La otra noche, dos tipos muy
graciosos se me acercaron y en clave de humor me dijeron:
“Julio, tenemos una proposición para tí, ¿por qué no te vas
a la frontera a darle de comer a los negritos?”. Pensaron
que su comentario era ingenioso. Se reían. Las muertes de la
frontera, casi un mes después, continúa mostrando la faceta
más miserable de ciertos personajes que apuesto a que se
darán golpes de pecho vestiditos de monaguillo cuando llegue
el mes de abril. Sin duda, estas actitudes son el fruto de
una construcción social, tienen una explicación sociológica.
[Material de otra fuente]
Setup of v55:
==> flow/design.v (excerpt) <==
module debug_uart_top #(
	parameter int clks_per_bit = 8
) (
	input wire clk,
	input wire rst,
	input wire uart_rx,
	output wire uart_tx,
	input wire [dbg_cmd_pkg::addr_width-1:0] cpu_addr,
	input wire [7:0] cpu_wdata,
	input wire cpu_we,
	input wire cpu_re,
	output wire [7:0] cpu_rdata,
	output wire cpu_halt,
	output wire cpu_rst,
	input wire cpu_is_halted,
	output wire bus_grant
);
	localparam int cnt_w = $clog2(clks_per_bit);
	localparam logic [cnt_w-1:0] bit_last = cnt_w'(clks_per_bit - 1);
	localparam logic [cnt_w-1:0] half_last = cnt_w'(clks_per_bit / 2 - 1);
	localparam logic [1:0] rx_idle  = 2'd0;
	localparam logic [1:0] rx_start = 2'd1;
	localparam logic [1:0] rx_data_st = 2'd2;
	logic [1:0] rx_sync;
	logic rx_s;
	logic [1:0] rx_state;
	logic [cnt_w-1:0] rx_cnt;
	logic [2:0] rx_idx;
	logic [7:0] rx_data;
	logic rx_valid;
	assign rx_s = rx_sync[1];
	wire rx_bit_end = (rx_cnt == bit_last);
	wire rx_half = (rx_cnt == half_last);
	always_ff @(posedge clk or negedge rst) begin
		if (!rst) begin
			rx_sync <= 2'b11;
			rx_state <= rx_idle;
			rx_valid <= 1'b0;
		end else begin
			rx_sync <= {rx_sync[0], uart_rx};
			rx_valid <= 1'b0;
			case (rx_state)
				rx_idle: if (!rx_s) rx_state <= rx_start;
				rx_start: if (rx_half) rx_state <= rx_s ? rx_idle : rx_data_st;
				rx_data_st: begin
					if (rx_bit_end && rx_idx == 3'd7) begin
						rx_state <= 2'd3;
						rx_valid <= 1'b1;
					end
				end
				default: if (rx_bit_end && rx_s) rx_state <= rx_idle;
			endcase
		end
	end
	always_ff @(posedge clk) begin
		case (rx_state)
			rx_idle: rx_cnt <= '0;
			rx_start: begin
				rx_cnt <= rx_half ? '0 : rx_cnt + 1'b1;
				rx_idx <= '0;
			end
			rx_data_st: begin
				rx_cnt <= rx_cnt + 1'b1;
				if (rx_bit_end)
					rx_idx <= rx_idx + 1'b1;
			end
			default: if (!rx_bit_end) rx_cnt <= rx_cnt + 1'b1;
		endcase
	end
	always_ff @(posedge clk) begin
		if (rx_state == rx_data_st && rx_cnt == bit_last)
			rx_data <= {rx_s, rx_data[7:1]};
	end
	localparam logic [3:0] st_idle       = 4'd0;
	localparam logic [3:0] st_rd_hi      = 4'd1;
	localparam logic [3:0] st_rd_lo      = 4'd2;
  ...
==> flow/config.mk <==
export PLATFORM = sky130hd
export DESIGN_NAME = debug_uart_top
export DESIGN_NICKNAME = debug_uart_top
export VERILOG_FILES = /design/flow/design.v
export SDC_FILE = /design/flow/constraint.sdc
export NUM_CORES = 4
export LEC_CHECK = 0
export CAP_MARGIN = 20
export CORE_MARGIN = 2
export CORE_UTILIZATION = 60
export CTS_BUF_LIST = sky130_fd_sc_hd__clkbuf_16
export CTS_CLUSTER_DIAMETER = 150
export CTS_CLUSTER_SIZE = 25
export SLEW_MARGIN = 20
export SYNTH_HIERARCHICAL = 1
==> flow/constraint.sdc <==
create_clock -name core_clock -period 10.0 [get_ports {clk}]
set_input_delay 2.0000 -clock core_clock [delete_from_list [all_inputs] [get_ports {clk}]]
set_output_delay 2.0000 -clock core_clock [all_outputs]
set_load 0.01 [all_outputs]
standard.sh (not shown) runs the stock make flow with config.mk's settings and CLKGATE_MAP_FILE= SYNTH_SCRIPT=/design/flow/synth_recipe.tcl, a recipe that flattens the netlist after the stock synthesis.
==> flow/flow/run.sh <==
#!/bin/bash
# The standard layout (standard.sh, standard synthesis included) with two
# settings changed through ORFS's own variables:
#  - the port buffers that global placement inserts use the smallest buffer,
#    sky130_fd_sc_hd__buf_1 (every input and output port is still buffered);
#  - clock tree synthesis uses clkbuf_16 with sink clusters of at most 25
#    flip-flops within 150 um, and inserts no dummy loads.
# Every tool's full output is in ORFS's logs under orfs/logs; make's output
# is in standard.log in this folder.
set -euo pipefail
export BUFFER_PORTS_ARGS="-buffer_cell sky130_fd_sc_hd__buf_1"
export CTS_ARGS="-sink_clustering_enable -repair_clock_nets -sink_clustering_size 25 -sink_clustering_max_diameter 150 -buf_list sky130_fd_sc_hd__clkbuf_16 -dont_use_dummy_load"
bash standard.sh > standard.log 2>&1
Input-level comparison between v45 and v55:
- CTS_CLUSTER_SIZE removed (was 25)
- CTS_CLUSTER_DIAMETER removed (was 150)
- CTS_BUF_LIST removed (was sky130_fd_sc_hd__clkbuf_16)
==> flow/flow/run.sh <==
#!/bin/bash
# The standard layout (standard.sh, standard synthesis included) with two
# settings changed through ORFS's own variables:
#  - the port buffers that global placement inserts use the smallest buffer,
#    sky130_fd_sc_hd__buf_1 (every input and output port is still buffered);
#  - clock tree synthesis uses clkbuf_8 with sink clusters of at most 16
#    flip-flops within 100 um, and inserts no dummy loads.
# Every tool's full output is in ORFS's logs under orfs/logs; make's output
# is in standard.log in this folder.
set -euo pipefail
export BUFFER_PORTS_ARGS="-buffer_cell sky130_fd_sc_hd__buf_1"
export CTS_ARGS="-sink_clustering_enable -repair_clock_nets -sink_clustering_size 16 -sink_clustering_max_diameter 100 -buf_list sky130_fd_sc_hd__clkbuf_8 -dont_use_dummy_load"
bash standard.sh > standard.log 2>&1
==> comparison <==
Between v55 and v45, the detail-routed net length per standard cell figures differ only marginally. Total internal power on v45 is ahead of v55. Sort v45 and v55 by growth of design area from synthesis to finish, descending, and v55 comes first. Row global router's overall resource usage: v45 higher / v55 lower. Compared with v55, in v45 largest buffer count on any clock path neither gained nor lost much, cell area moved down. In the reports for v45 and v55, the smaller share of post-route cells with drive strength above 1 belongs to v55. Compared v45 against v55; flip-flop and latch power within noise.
This design comes from an exercise in tuning for small area, a short achievable clock period and few clock cycles per item on the open sky130 flow, not from production work.
Function was not checked in any run shown here: the RTL went through the layout flow alone.
Power is estimated from default activity; no workload was simulated.

## flow/design.v (module list and top-level ports; edited modules follow where they fit)
// module classifierTop: 1309 lines
// module csaFA: 10 lines
// module csaHA: 9 lines
module classifierTop (
    input  wire                   i_clk100,
    input  wire                   i_rstN,
    input  wire cnnPkg::camBus_t  i_cam,
    input  wire                   i_start,
    input  wire                   i_cfgWr,
    input  wire [4-1:0] i_cfgAddr,
    input  wire [15:0]            i_cfgData,
    output logic                  o_busy,
    output logic                  o_done,
    output cnnPkg::score_t        o_score,
    output logic                  o_led
);
  // ...
==> flow/flow/run.sh <==
#!/bin/bash
set -euo pipefail
bash standard.sh SETUP_SLACK_MARGIN=6.7 "BUFFER_PORTS_ARGS=-buffer_cell sky130_fd_sc_hd__buf_2" finish > standard.log 2>&1
==> flow/standard.sh <==
#!/bin/bash
# synth_recipe.tcl (not shown) runs the flow's synth.tcl, then flattens the netlist and writes it again
# the make line also repeats each setting of config.mk as NAME=value (left out here)
make -C /OpenROAD-flow-scripts/flow DESIGN_CONFIG=/design/flow/config.mk WORK_HOME=/design/flow/orfs CLKGATE_MAP_FILE= SYNTH_SCRIPT=/design/flow/synth_recipe.tcl "${@:-finish}"
==> flow/config.mk <==
export PLATFORM = sky130hd
export DESIGN_NAME = classifierTop
export DESIGN_NICKNAME = classifierTop
export VERILOG_FILES = /design/flow/design.v
export SDC_FILE = /design/flow/constraint.sdc
export NUM_CORES = 4
export LEC_CHECK = 0
export CAP_MARGIN = 20
export CORE_MARGIN = 2
export CORE_UTILIZATION = 40
export CTS_CLUSTER_DIAMETER = 100
export CTS_CLUSTER_SIZE = 24
export SLEW_MARGIN = 20
export SYNTH_HIERARCHICAL = 1
==> flow/constraint.sdc <==
create_clock -name core_clock -period 10.0 [get_ports {i_clk100}]
set_input_delay 2.0000 -clock core_clock [delete_from_list [all_inputs] [get_ports {i_clk100}]]
set_output_delay 2.0000 -clock core_clock [all_outputs]
set_load 0.01 [all_outputs]
==> notes.md, run 1 <==
- Outcome: timing/DRC/antenna clean
- Seq group: 3990 uW
- Largest regs: lb x152, kern x72, aR x65
- Seq/total area: 42.0%
- Hold path cells: 0
- Nets: 2812
- Biggest consumer: combinational cells
- Top post-synthesis cells by count: nand2_1 (306), fa_1 (294), and3_1 (230), edfxtp_1 (219), dfxtp_1 (162)
- Commonest non-fill, non-tap cells in the layout: nand2_1 (304), fa_1 (292), and3_1 (230)
- Bufs w/o clock: 122
- Largest register FFs: 152
- TritonCTS clock tree: done
- Clock-pin slew on the worst setup and hold paths: 0.10 ns
- Final Max Slew Viols: 0
- DRT iter0 DRCs: 1203
- PwrDens: 365 nW/um^2
- Multi-input gate share of total cell area: 47.5%
- Reg area: 13500 um^2
- Multi-Input Combinational: 1616
- Synth Area in Adders: 24.4%
- Worst-case reg-to-reg path depth: 14
- Antenna diodes: 4
- Starting density of the core: 40.2%
- Worst vdd ir: 0.207 mV
- Multi-input gate area: 15300 um^2
- Internal: 6770 uW
- CP Capture Type: flip-flop
- Setup crit end: convR[0]
- Worst EP required: 10.44 ns
==> run 2, diff against run 1 <==
--- a/flow/design.v
+++ b/flow/design.v
@@ -36,29 +36,39 @@
     output logic                  o_busy,
     output logic                  o_done,
     output cnnPkg::score_t        o_score,
     output logic                  o_led
 );
     logic [7:0]  kern [9];
     logic [7:0]  fcW  [4];
     logic [15:0] bias;
+    logic [13:0] cfgSet;
     always_ff @(posedge i_clk100 or negedge i_rstN) begin
-        if (!i_rstN) begin
-            for (int t = 0; t < 9; t++) kern[t] <= '0;
-            for (int w = 0; w < 4; w++) fcW[w] <= '0;
-            bias <= '0;
-        end else if (i_cfgWr) begin
+        if (!i_rstN)
+            cfgSet <= '0;
+        else if (i_cfgWr)
+            for (int r = 0; r < 14; r++)
+                if (i_cfgAddr == 4'(r)) cfgSet[r] <= 1'b1;
+    end
+    always_ff @(posedge i_clk100) begin
+        if (i_cfgWr) begin
             for (int t = 0; t < 9; t++)
                 if (i_cfgAddr == 4'(t)) kern[t] <= i_cfgData[7:0];
             for (int w = 0; w < 4; w++)
                 if (i_cfgAddr == 4'(9 + w)) fcW[w] <= i_cfgData[7:0];
             if (i_cfgAddr == 4'd13) bias <= i_cfgData;
         end
     end
+    logic [7:0]  fcWv [4];      
+    logic [15:0] biasV;
+    always_comb begin
+        for (int w = 0; w < 4; w++) fcWv[w] = cfgSet[9 + w] ? fcW[w] : 8'd0;
+        biasV = cfgSet[13] ? bias : 16'd0;
+    end
     wire [7:0] camData = i_cam[7:0];
     wire       camVs   = i_cam[9];
     wire       camHref = i_cam[8];
     logic       busy;           
     logic       waitVs;         
     logic       inFrame;        
     logic       phase;          
     logic [6:0] sIdx;           
@@ -154,17 +164,17 @@
         if (!i_rstN) begin
             mValid <= 1'b0;
         end else if (shiftEv) begin
             mValid <= (sIdx >= 7'd9);
         end
     end
     always_ff @(posedge i_clk100) begin
         if (shiftEv) begin
-            mUse <= ~padW;
+            mUse <= ~padW & cfgSet[8:0];
         end
     end
     wire [3:0] nib0 = lb[18][3:0];
     wire [3:0] nib1 = lb[17][3:0];
     wire [3:0] nib2 = lb[16][3:0];
     wire [3:0] nib3 = lb[10][3:0];
     wire [3:0] nib4 = lb[9][3:0];
     wire [3:0] nib5 = lb[8][3:0];
@@ -1019,19 +1029,19 @@
     end
     logic [2:0]  fcSt;          
     logic [1:0]  featQ;
     logic        fcLast, scInit, scFirst;
     logic        s1, s2, neg;   
     logic [21:0] fv;            
     wire  [26:0] scRow;
     logic signed [26:0] score;
-    wire  [7:0]  wQ   = fcW[featQ];
+    wire  [7:0]  wQ   = fcWv[featQ];
     wire  [1:0]  qD   = {tCBottom, tCRight};
-    wire  [7:0]  wD   = fcW[qD];
+    wire  [7:0]  wD   = fcWv[{tCBottom, tCRight}];
     function automatic logic [2:0] booth(input logic [2:0] b);
         booth[0] = b[1] ^ b[0];                                         
         booth[1] = (b[2] & !b[1] & !b[0]) | (!b[2] & b[1] & b[0]);      
         booth[2] = b[2] & !(b[1] & b[0]);                               
     endfunction
     logic [2:0] bD, bNext;
     assign bD = booth({wD[1:0], 1'b0});
     always_comb begin
@@ -1091,17 +1101,17 @@
             {neg, s2, s1} <= bD;
             fv      <= {6'd0, accNext[19:4]};
         end else begin
             scFirst <= 1'b0;
             {neg, s2, s1} <= bNext;
             if (fcSt != 3'd0) fv <= {fv[19:0], 2'b00};
         end
     end
-    wire [26:0] scBase = scFirst ? 27'($signed(bias)) : score;
+    wire [26:0] scBase = scFirst ? 27'($signed(biasV)) : score;
     wire [26:0] scSum;
     wire as_g0_0, as_p0_0, as_g0_1, as_p0_1, as_g0_2, as_p0_2, as_g0_3, as_p0_3;
     wire as_g0_4, as_p0_4, as_g0_5, as_p0_5, as_g0_6, as_p0_6, as_g0_7, as_p0_7;
     wire as_g0_8, as_p0_8, as_g0_9, as_p0_9, as_g0_10, as_p0_10, as_g0_11, as_p0_11;
     wire as_g0_12, as_p0_12, as_g0_13, as_p0_13, as_g0_14, as_p0_14, as_g0_15, as_p0_15;
     wire as_g0_16, as_p0_16, as_g0_17, as_p0_17, as_g0_18, as_p0_18, as_g0_19, as_p0_19;
     wire as_g0_20, as_p0_20, as_g0_21, as_p0_21, as_g0_22, as_p0_22, as_g0_23, as_p0_23;
     wire as_g0_24, as_p0_24, as_g0_25, as_p0_25, as_g0_26, as_p0_26, as_g1_1, as_p1_1;
==> run 2 against run 1 <==
Utilization grew 0.35 points. Worst setup slack gained 0.062 ns. Critical path depth shrank 11. Register-to-register slack gained 0.11 ns. Clock power grew 5%. Fmax grew 1.9%. Via count shrank 2.2%. Critical path type is now in -> reg.
What follows belongs to an exercise in optimizing a design on an open flow for small area and a short achievable clock period; a production flow would make more cautious choices. Only simulation tests tie the RTL to the original design; equivalence was not proved.

===== flow/config.mk =====
export PLATFORM = sky130hd
export DESIGN_NAME = alu
export DESIGN_NICKNAME = alu
export VERILOG_FILES = /design/flow/design.v
export SDC_FILE = /design/flow/constraint.sdc
export NUM_CORES = 4
export LEC_CHECK = 0
export ABC_AREA = 1
export CAP_MARGIN = 20
export CORE_MARGIN = 2
export CORE_UTILIZATION = 40
export SLEW_MARGIN = 20

===== flow/constraint.sdc =====
create_clock -name core_clock -period 100.0 [get_ports {clk}]
set_input_delay 20.0000 -clock core_clock [delete_from_list [all_inputs] [get_ports {clk}]]
set_output_delay 20.0000 -clock core_clock [all_outputs]
set_load 0.01 [all_outputs]
Context: an optimization exercise on an open-source flow, tuned for small area, a short achievable clock period and few clock cycles. The choices shown serve that exercise and are no tape-out recipe.
The RTL was checked by simulation tests, not by an equivalence proof against the original design.

==> design.v <==
`timescale 1ns/100ps
`default_nettype none
package dur_pkg;
	typedef logic [3:0] rate_code_t;
	typedef logic [3:0] rate_idx_t;
	typedef logic [15:0] dur_t;         
	typedef logic [11:0] frame_len_t;   
	typedef logic [7:0]  resp_len_t;    
	typedef enum logic {
		dur_bcast  = 1'b0,
		dur_single = 1'b1
	} dur_kind_t;
	localparam int NUM_RATES      = 12;
	localparam int FIRST_OFDM_IDX = 4;
	localparam int OFDM_PREAMBLE_US = 16;
	localparam int OFDM_SIGNAL_US   = 4;
	localparam int OFDM_SYMBOL_US   = 4;
	localparam int SIGNAL_EXT_US    = 6;
	localparam int SERVICE_BITS     = 16;
	localparam int TAIL_BITS        = 6;
	localparam int CCK_LONG_PLCP_US  = 192;
	localparam int CCK_SHORT_PLCP_US = 96;
	localparam int INV_FRAC_BITS = 8;  
	function automatic rate_idx_t rate_code_to_index(input rate_code_t code);
		rate_idx_t idx;
		if (code[3]) begin
			idx = rate_idx_t'(code[1:0]);  
		end else begin
			case (code[2:0])
				3'd0: idx = 4'd10;  
				3'd1: idx = 4'd8;   
				3'd2: idx = 4'd6;   
				3'd3: idx = 4'd4;   
				3'd4: idx = 4'd11;  
				3'd5: idx = 4'd9;   
				3'd6: idx = 4'd7;   
				default: idx = 4'd5;  
			endcase
		end
		rate_code_to_index = idx;
	endfunction
endpackage
`default_nettype wire
`timescale 1ns/100ps
`default_nettype none
module basic_rate_sel (
	input  dur_pkg::rate_idx_t            data_idx,
	input  wire logic [dur_pkg::NUM_RATES-1:0] basic_rate_set,
	output dur_pkg::rate_idx_t                 resp_idx
);
	dur_pkg::rate_idx_t floor_idx;
	assign floor_idx = (data_idx < dur_pkg::rate_idx_t'(dur_pkg::FIRST_OFDM_IDX)) ?
		dur_pkg::rate_idx_t'(0) : dur_pkg::rate_idx_t'(dur_pkg::FIRST_OFDM_IDX);
	always_comb begin
		resp_idx = floor_idx;
		for (int i = 0; i < dur_pkg::NUM_RATES; i++) begin
			if (basic_rate_set[i] && dur_pkg::rate_idx_t'(i) >= floor_idx &&
				dur_pkg::rate_idx_t'(i) <= data_idx)
				resp_idx = dur_pkg::rate_idx_t'(i);  
		end
	end
endmodule
`default_nettype wire
`timescale 1ns/100ps
`default_nettype none
module rate_table_rd #(
	parameter int INV_W = 16
) (
	input  wire logic             clk,
	input  wire logic             arst_n,
	input  wire logic             rd_req,
	input  dur_pkg::rate_idx_t        rd_idx,
	output logic                  tab_en,
	output dur_pkg::rate_idx_t             tab_addr,
	input  wire logic [INV_W-1:0] tab_data,
	output logic                  rd_ack,
	output logic [INV_W-1:0]      inv
);
	logic [INV_W-1:0] inv_q;
	always_ff @(posedge clk or negedge arst_n) begin
		if (!arst_n) begin
			tab_en <= 1'b0;
			rd_ack <= 1'b0;
		end else begin
			tab_en <= rd_req;
			rd_ack <= tab_en;
		end
	end
	always_ff @(posedge clk) begin
		if (rd_req)
			tab_addr <= rd_idx;
		if (rd_ack)
			inv_q <= tab_data;  
	end
	assign inv = rd_ack ? tab_data : inv_q;
endmodule
`default_nettype wire
`timescale 1ns/100ps
`default_nettype none
module frame_airtime #(
	parameter int INV_W = 16
) (
	input  wire logic             clk,
	input  wire logic             arst_n,
	input  wire logic             calc,
	input  dur_pkg::frame_len_t       len,
	input  dur_pkg::rate_idx_t        idx,
	input  wire logic [INV_W-1:0] inv,
	input  wire logic             long_pre,
	output logic                  air_done,
	output dur_pkg::dur_t                  air_us
);
	localparam int PW = 16 + INV_W;             
	localparam int QW = PW - dur_pkg::INV_FRAC_BITS + 1;  
	logic          is_cck;
	logic [15:0]   nbits;
	logic [PW-1:0] prod;
	logic [QW-1:0] q;
	dur_pkg::dur_t          air_nxt;
	assign is_cck = idx < dur_pkg::rate_idx_t'(dur_pkg::FIRST_OFDM_IDX);
	always_comb begin
		if (is_cck)
			nbits = {1'b0, len, 3'b000};
		else
			nbits = 16'(dur_pkg::SERVICE_BITS + dur_pkg::TAIL_BITS) + {1'b0, len, 3'b000};
		prod = PW'(nbits) * PW'(inv);
		q = QW'(prod[PW-1:dur_pkg::INV_FRAC_BITS]) + QW'(|prod[dur_pkg::INV_FRAC_BITS-1:0]);
		if (is_cck) begin
			air_nxt = dur_pkg::dur_t'(q) +
				dur_pkg::dur_t'(long_pre ? dur_pkg::CCK_LONG_PLCP_US : dur_pkg::CCK_SHORT_PLCP_US);
		end else begin
			air_nxt = dur_pkg::dur_t'(dur_pkg::OFDM_PREAMBLE_US + dur_pkg::OFDM_SIGNAL_US + dur_pkg::SIGNAL_EXT_US) +
				dur_pkg::dur_t'(q) * dur_pkg::dur_t'(dur_pkg::OFDM_SYMBOL_US);
		end
	end
	always_ff @(posedge clk or negedge arst_n) begin
		if (!arst_n)
			air_done <= 1'b0;
		else
			air_done <= calc;
	end
	always_ff @(posedge clk) begin
		if (calc)
			air_us <= air_nxt;
	end
endmodule
`default_nettype wire
`timescale 1ns/100ps
`default_nettype none
module dur_ctrl #(
	parameter int INV_W = 16
) (
	input  wire logic             clk,
	input  wire logic             arst_n,
	input  wire logic             start,
	input  dur_pkg::dur_kind_t        dur_kind,
	input  dur_pkg::rate_code_t       data_rate,
	input  dur_pkg::resp_len_t        resp_len,
	input  dur_pkg::frame_len_t       next_len,
	input  wire logic             long_pre,
	input  dur_pkg::dur_t             sifs,
	input  dur_pkg::rate_idx_t        resp_idx,
	output logic                  rd_req,
	output dur_pkg::rate_idx_t             rd_idx,
	input  wire logic             rd_ack,
	input  wire logic [INV_W-1:0] inv,
	output logic                  calc,
	output dur_pkg::frame_len_t            calc_len,
	output dur_pkg::rate_idx_t             calc_idx,
	output logic [INV_W-1:0]      inv_out,
	output logic                  calc_long_pre,
	input  wire logic             air_done,
	input  dur_pkg::dur_t             air_us,
	output dur_pkg::rate_idx_t             data_idx,
	output logic                  dur_valid,
	output dur_pkg::dur_t                  dur,
	output dur_pkg::rate_idx_t             resp_rate
);
	typedef enum logic [2:0] {
		st_idle,
		st_resp,   
		st_frag,   
		st_wait,   
		st_done
	} state_t;
	state_t     state;
	logic       frag_ph;    
	dur_pkg::resp_len_t  resp_len_q;
	dur_pkg::frame_len_t next_len_q;
	dur_pkg::dur_t       sifs_q;
	dur_pkg::rate_idx_t  resp_q;
	dur_pkg::dur_t       acc;
	always_ff @(posedge clk or negedge arst_n) begin
		if (!arst_n) begin
			state     <= st_idle;
			frag_ph   <= 1'b0;
			rd_req    <= 1'b0;
			calc      <= 1'b0;
			dur_valid <= 1'b0;
		end else begin
			rd_req    <= 1'b0;
			calc      <= 1'b0;
			dur_valid <= 1'b0;
			case (state)
				st_idle: begin
					if (start) begin
						if (dur_kind == dur_pkg::dur_bcast)
							dur_valid <= 1'b1;  
						else
							state <= st_resp;
					end
				end
				st_resp: begin
					frag_ph <= 1'b0;
					if (resp_len_q != '0) begin
						rd_req <= 1'b1;
						state  <= st_wait;
					end else begin
						state <= st_frag;
					end
				end
				st_frag: begin
					frag_ph <= 1'b1;
					if (next_len_q != '0) begin
						rd_req <= 1'b1;
						state  <= st_wait;
					end else begin
						state <= st_done;
					end
				end
				st_wait: begin
					if (rd_ack)
						calc <= 1'b1;
					if (air_done)
						state <= frag_ph ? st_done : st_frag;
				end
				default: begin
					dur_valid <= 1'b1;
					state     <= st_idle;
				end
			endcase
		end
	end
	always_ff @(posedge clk) begin
		if (state == st_idle && start) begin
			data_idx      <= dur_pkg::rate_code_to_index(data_rate);
			resp_len_q    <= resp_len;
			next_len_q    <= next_len;
			calc_long_pre <= long_pre;
			sifs_q        <= sifs;
			if (dur_kind == dur_pkg::dur_bcast) begin
				dur       <= '0;
				resp_rate <= '0;
			end
		end
		if (state == st_resp) begin
			resp_q   <= resp_idx;  
			rd_idx   <= resp_idx;
			calc_idx <= resp_idx;
			calc_len <= dur_pkg::frame_len_t'(resp_len_q);
			acc      <= '0;
		end
		if (state == st_frag) begin
			rd_idx   <= data_idx;
			calc_idx <= data_idx;
			calc_len <= next_len_q;
			if (next_len_q != '0)
				acc <= (acc << 1) + sifs_q;  
		end
		if (state == st_wait) begin
			if (rd_ack)
				inv_out <= inv;
			if (air_done)
				acc <= acc + air_us + (frag_ph ? dur_pkg::dur_t'(0) : sifs_q);
		end
		if (state == st_done) begin
			dur       <= acc;
			resp_rate <= resp_q;
		end
	end
endmodule
`default_nettype wire
`timescale 1ns/100ps
`default_nettype none
module tx_duration #(
	parameter int INV_W = 16
) (
	input  wire logic                 clk,
	input  wire logic                 arst_n,
	input  wire logic                 start,
	input  dur_pkg::dur_kind_t            dur_kind,
	input  dur_pkg::rate_code_t           data_rate,
	input  dur_pkg::resp_len_t            resp_len,
	input  dur_pkg::frame_len_t           next_len,
	input  wire logic                 long_pre,
	input  wire logic [dur_pkg::NUM_RATES-1:0] basic_rate_set,
	input  dur_pkg::dur_t                 sifs,
	output logic                      tab_en,
	output dur_pkg::rate_idx_t                 tab_addr,
	input  wire logic [INV_W-1:0]     tab_data,
	output logic                      dur_valid,
	output dur_pkg::dur_t                      dur,
	output dur_pkg::rate_idx_t                 resp_rate
);
	dur_pkg::rate_idx_t        data_idx;
	dur_pkg::rate_idx_t        resp_idx;
	logic             rd_req;
	dur_pkg::rate_idx_t        rd_idx;
	logic             rd_ack;
	logic [INV_W-1:0] inv;
	logic             calc;
	dur_pkg::frame_len_t       calc_len;
	dur_pkg::rate_idx_t        calc_idx;
	logic [INV_W-1:0] calc_inv;
	logic             calc_long_pre;
	logic             air_done;
	dur_pkg::dur_t             air_us;
	dur_ctrl #(.INV_W(INV_W)) ctrl0 (
		.clk(clk), .arst_n(arst_n), .start(start), .dur_kind(dur_kind),
		.data_rate(data_rate), .resp_len(resp_len), .next_len(next_len),
		.long_pre(long_pre), .sifs(sifs), .resp_idx(resp_idx),
		.rd_req(rd_req), .rd_idx(rd_idx), .rd_ack(rd_ack), .inv(inv),
		.calc(calc), .calc_len(calc_len), .calc_idx(calc_idx), .inv_out(calc_inv),
		.calc_long_pre(calc_long_pre), .air_done(air_done), .air_us(air_us),
		.data_idx(data_idx), .dur_valid(dur_valid), .dur(dur), .resp_rate(resp_rate)
	);
	basic_rate_sel sel0 (
		.data_idx(data_idx), .basic_rate_set(basic_rate_set), .resp_idx(resp_idx)
	);
	rate_table_rd #(.INV_W(INV_W)) rd0 (
		.clk(clk), .arst_n(arst_n), .rd_req(rd_req), .rd_idx(rd_idx),
		.tab_en(tab_en), .tab_addr(tab_addr), .tab_data(tab_data),
		.rd_ack(rd_ack), .inv(inv)
	);
	frame_airtime #(.INV_W(INV_W)) air0 (
		.clk(clk), .arst_n(arst_n), .calc(calc), .len(calc_len), .idx(calc_idx),
		.inv(calc_inv), .long_pre(calc_long_pre), .air_done(air_done), .air_us(air_us)
	);
endmodule
`default_nettype wire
Giorgio Agamben, en su “Homo sacer”, distingue entre “zoé”,
el simple hecho de estar vivo, la vida desnuda, y “bios”, la
vida calificada. Contra la vida desnuda, el poder puede
ejercerse sin ningún tipo de ley que lo limite. Los judíos
del Holocausto o los prisioneros que el Premio Nobel de la
Paz Barack Obama mantiene en la cárcel de Guantánamo serían
buenos ejemplos. No es que se les prive de sus derechos; es
que no son sujetos de derecho, están fuera del derecho. Como
los muertos de nuestra frontera, son “ilegales”, enemigos a
los que combatir por tierra, mar y aire. El lenguaje nunca
es inocente. Catalogar a alguien de ilegal supone su
inmediata criminalización. El crimen es ilegítimo, y ante lo
ilegítimo cualquier medida es legítima. Todo vale contra un
ilegal, desde encerrarlo en las mazmorras de los CIEs hasta
provocar su muerte por ahogamiento, pasando por la previa
decoración cicatrizal de su cuerpo acuchillado a base de
concertinazos.
Con este panorama no sorprende que en su día, el democrático
gobierno español narcotizase a más de un centenar de
inmigrantes, los metiera en aviones militares y los
repartiera entre distintos países de África. “Teníamos un
problema y lo hemos solucionado”. Eso fue lo que afirmó el
entonces Presidente de la Nación, aquel sádico con bigote y
abdominales de Bruce Lee del que tanto se acuerdan hoy los
niños de Irak. Ni siquiera extraña que otros 500 seres
humanos fueran encontrados en una zona del desierto del sur
de Marruecos sin acceso a agua ni comida. Habían sido
expulsados de nuestra ciudad y de Melilla y presentaban
impactos de pelotas de goma sumados a otros evidentes signos
de maltrato. ¿Cómo es posible que esto ocurra? Pues porque
no son personas como nosotros, sino “invasores”,
“avalanchas” y “manadas de ilegales”. Constituyen el zoé de
Agamben. Tal vez, no formalmente, pero desde luego sí
materialmente.
La deshumanización y brutalidad de un sistema basado en la
competitividad incesante conduce a una parte nada desdeñable
de la población a ver contrincantes entre sus iguales. El
inmigrante no está en mi bando, sino que es alguien con
quien competir. Su vida no importa. Lo crucial es que no me
quite el trabajo y que su cáncer o sida no sea tratado con
el dinero de mis impuestos. Una sociedad así, la sociedad
que quieren que seamos, es una sociedad completamente
enferma. Y los enfermos nos tachan de hipócritas a los que
no mostramos sus síntomas y nos atrevemos a escupirles lo
despreciable de los hechos que justifican. Si dices que un
ser humano no debe morir en la frontera te dicen que lo
metas en tu casa, al igual que te mandan a Cuba si defiendes
la redistribución de la riqueza o el derecho a decidir de
los pueblos de América Latina. “Es fácil decir todo eso
desde la comodidad del primer mundo” afirman estos eruditos,
cuando la realidad es la contraria. Lo fácil desde este lado
del globo es juzgar a los países pobres y a sus gobiernos,
tacharlos de populistas, mostrar un colonial eurocentrismo y
cerrar las fronteras para que el drama de la “invasión” de
los invadidos no salpique mi apacible existencia. Lo fácil
es ser conservador. Lo fácil es ser pasivo, ver la
injusticia y no decir nada.
En la Alemania de los años 30, muchos sabían lo que pasaba y
miraron hacia otro lado o hasta incluso colaboraron en la
barbarie. ¿Acaso eran todos seres crueles e inhumanos? No,
eran personas normales, ejemplos de esa “banalidad del mal”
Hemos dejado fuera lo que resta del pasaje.